(INFORMATION SUPPLIED begins)

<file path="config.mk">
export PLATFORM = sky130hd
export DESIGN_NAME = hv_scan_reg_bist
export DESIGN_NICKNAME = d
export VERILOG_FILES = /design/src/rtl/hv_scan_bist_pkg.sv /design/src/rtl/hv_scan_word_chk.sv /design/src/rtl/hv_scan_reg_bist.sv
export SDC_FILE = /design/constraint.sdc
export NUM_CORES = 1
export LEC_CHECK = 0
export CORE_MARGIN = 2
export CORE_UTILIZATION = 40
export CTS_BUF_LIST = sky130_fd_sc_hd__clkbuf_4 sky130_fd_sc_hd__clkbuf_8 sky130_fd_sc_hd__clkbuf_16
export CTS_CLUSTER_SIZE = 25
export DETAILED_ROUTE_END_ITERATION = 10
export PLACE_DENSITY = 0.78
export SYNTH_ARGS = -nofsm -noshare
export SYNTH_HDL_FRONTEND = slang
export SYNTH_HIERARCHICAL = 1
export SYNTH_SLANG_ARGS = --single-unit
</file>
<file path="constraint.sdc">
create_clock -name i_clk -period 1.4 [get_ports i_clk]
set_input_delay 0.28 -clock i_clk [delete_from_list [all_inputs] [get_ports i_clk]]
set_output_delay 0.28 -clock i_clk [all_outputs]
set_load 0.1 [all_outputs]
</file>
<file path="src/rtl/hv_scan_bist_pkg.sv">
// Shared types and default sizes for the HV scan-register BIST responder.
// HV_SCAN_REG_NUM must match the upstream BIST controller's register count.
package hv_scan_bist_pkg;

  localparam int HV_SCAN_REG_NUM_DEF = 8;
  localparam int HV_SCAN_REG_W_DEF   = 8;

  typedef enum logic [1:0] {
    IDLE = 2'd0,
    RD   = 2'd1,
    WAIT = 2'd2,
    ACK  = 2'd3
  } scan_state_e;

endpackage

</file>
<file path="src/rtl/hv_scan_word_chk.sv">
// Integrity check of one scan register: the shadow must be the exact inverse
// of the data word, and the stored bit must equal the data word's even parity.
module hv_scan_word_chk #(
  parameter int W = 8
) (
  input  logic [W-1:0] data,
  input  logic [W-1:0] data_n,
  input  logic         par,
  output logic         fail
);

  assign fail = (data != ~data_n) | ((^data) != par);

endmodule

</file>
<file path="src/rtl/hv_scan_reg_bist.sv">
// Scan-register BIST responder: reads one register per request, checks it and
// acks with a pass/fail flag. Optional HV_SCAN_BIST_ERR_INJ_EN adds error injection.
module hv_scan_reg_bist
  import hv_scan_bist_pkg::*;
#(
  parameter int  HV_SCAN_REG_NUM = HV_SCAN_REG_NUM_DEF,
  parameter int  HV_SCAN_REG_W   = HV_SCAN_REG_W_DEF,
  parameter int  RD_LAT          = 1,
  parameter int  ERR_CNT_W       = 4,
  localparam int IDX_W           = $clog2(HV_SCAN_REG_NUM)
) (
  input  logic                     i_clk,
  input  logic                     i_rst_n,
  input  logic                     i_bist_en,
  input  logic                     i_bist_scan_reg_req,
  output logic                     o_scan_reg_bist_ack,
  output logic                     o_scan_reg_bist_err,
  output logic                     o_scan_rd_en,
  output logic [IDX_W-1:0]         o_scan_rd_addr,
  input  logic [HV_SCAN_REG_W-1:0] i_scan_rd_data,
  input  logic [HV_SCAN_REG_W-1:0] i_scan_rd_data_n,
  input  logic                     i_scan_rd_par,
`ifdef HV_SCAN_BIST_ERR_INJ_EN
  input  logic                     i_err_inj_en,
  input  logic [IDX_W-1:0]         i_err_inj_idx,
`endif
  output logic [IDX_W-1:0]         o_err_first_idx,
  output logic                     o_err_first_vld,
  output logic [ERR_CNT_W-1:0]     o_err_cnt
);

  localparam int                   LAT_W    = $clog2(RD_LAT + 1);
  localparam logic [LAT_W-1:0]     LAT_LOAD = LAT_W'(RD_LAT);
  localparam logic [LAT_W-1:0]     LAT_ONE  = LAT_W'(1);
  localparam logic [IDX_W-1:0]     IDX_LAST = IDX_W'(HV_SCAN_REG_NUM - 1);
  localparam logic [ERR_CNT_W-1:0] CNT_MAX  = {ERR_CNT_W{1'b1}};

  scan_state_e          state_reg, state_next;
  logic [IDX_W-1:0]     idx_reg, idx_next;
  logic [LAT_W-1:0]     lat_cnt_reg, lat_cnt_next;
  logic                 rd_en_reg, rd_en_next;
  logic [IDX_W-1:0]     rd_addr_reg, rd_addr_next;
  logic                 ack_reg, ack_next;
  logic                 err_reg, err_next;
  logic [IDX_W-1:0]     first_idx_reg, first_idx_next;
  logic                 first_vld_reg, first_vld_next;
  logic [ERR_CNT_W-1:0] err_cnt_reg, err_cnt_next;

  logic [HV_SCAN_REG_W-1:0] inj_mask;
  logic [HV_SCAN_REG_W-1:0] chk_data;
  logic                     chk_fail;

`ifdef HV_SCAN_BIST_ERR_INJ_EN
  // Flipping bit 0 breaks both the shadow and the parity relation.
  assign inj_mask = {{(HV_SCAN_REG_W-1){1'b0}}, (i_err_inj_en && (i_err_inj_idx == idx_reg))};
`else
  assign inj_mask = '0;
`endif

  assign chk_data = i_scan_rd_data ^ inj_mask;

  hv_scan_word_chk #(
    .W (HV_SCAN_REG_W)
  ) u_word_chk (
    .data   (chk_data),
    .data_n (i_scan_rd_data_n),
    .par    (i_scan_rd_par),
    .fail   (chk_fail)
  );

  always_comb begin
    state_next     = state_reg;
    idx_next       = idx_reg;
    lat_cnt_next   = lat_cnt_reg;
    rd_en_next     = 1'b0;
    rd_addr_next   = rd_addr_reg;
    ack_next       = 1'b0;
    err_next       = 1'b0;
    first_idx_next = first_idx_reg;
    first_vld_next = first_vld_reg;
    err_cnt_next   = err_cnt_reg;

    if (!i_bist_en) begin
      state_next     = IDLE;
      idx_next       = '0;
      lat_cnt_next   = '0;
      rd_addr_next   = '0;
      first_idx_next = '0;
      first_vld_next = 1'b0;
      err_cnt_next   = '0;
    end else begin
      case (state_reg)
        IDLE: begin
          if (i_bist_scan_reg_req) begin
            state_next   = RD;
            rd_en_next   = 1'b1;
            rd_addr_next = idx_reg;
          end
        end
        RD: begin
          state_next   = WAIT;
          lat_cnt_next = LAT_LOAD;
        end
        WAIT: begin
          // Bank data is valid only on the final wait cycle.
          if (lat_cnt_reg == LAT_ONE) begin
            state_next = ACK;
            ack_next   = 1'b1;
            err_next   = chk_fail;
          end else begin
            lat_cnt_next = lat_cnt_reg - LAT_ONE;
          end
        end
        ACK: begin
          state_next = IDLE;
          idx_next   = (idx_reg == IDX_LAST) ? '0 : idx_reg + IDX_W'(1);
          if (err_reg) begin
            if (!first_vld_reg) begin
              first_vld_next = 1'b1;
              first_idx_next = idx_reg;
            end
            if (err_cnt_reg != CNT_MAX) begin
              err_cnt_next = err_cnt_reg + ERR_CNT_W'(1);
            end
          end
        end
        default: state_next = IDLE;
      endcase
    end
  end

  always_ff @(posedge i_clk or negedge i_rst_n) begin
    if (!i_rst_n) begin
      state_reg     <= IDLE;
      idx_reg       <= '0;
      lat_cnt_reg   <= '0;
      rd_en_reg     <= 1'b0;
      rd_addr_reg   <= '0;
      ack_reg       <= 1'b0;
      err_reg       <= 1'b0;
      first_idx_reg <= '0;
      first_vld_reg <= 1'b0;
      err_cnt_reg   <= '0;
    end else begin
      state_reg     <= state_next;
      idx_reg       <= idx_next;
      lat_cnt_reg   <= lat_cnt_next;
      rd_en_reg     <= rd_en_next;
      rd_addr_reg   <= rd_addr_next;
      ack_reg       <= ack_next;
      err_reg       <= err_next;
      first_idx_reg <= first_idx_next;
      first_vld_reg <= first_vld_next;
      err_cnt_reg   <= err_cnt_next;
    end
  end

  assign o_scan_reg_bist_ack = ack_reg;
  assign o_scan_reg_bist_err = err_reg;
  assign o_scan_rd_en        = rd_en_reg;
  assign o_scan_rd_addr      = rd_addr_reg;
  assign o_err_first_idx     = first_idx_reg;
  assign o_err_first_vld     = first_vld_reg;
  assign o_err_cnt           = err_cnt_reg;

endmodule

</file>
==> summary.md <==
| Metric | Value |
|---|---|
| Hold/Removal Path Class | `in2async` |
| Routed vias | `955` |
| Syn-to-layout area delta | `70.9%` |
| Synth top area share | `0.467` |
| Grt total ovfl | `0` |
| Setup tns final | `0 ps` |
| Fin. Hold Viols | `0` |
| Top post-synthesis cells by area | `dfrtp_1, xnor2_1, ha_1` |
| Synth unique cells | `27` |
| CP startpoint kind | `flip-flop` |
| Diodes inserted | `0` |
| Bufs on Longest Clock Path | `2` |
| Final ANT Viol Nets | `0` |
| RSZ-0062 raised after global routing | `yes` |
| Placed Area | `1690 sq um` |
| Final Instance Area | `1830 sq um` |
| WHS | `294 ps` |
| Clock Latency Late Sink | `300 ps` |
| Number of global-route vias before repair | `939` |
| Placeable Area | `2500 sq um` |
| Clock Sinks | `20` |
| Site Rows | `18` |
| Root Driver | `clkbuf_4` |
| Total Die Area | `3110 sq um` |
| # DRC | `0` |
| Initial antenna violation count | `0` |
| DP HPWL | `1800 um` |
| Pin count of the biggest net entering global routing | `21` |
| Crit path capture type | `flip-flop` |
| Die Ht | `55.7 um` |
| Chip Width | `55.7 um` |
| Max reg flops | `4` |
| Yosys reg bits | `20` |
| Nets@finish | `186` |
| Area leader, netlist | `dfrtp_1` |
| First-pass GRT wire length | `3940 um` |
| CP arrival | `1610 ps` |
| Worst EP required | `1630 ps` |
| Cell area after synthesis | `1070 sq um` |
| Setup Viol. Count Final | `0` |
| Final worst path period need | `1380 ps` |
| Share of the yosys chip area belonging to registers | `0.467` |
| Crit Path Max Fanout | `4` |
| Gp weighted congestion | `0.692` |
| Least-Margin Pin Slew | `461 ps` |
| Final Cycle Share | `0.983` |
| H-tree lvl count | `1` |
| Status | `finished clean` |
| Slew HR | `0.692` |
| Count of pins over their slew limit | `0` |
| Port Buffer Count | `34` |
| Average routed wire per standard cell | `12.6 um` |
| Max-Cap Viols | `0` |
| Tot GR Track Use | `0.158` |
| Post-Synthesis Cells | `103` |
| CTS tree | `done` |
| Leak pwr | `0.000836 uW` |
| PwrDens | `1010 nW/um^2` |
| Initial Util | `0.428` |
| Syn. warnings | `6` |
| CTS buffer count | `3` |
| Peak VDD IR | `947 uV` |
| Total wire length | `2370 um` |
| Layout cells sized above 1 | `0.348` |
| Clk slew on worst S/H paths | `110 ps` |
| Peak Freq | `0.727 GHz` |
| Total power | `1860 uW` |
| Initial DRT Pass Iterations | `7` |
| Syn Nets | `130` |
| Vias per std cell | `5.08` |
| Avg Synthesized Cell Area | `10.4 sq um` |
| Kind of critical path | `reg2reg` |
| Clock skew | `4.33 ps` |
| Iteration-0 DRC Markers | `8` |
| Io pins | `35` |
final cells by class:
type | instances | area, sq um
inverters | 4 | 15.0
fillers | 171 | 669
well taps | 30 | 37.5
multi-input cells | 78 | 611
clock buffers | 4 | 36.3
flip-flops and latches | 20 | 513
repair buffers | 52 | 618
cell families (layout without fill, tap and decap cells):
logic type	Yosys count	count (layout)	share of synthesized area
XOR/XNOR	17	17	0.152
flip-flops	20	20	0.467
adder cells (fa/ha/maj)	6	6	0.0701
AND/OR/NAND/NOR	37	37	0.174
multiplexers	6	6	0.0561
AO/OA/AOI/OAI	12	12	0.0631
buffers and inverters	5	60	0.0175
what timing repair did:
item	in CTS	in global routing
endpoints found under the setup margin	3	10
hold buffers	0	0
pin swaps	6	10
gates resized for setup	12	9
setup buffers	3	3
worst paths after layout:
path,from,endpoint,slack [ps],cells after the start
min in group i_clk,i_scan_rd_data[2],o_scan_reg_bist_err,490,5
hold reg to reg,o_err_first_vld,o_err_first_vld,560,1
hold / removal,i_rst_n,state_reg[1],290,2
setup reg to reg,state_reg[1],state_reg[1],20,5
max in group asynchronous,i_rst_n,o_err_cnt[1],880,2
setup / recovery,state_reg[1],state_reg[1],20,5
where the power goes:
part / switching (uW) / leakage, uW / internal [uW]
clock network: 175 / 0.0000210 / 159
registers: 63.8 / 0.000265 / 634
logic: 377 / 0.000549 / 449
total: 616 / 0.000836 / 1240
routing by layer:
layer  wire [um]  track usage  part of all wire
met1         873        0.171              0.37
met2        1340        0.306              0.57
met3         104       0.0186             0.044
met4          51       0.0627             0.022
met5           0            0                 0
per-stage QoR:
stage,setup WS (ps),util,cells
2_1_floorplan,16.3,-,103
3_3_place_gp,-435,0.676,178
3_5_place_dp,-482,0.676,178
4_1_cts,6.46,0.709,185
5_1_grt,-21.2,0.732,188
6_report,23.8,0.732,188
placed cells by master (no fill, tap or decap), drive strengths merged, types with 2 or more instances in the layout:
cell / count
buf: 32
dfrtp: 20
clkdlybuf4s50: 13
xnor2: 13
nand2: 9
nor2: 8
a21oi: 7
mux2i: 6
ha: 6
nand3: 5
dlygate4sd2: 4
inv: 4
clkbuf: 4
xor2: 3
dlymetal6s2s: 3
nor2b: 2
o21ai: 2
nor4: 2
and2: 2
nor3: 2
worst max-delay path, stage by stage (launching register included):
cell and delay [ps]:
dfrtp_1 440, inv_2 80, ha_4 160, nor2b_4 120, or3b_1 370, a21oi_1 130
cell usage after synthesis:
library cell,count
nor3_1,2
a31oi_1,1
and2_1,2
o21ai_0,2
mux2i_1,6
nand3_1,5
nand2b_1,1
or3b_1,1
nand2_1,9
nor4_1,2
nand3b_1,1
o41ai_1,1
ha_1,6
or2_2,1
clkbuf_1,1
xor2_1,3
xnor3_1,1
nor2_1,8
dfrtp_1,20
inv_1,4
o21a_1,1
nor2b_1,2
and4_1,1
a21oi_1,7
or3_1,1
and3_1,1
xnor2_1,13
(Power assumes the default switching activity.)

(INFORMATION SUPPLIED ends)

* **DIRECTIONS FOR THIS TASK**:
Show every line from the entries that includes the word "parameter".

* **SOLUTION**:
  parameter int W = 8
  parameter int  HV_SCAN_REG_NUM = HV_SCAN_REG_NUM_DEF,
  parameter int  HV_SCAN_REG_W   = HV_SCAN_REG_W_DEF,
  parameter int  RD_LAT          = 1,
  parameter int  ERR_CNT_W       = 4,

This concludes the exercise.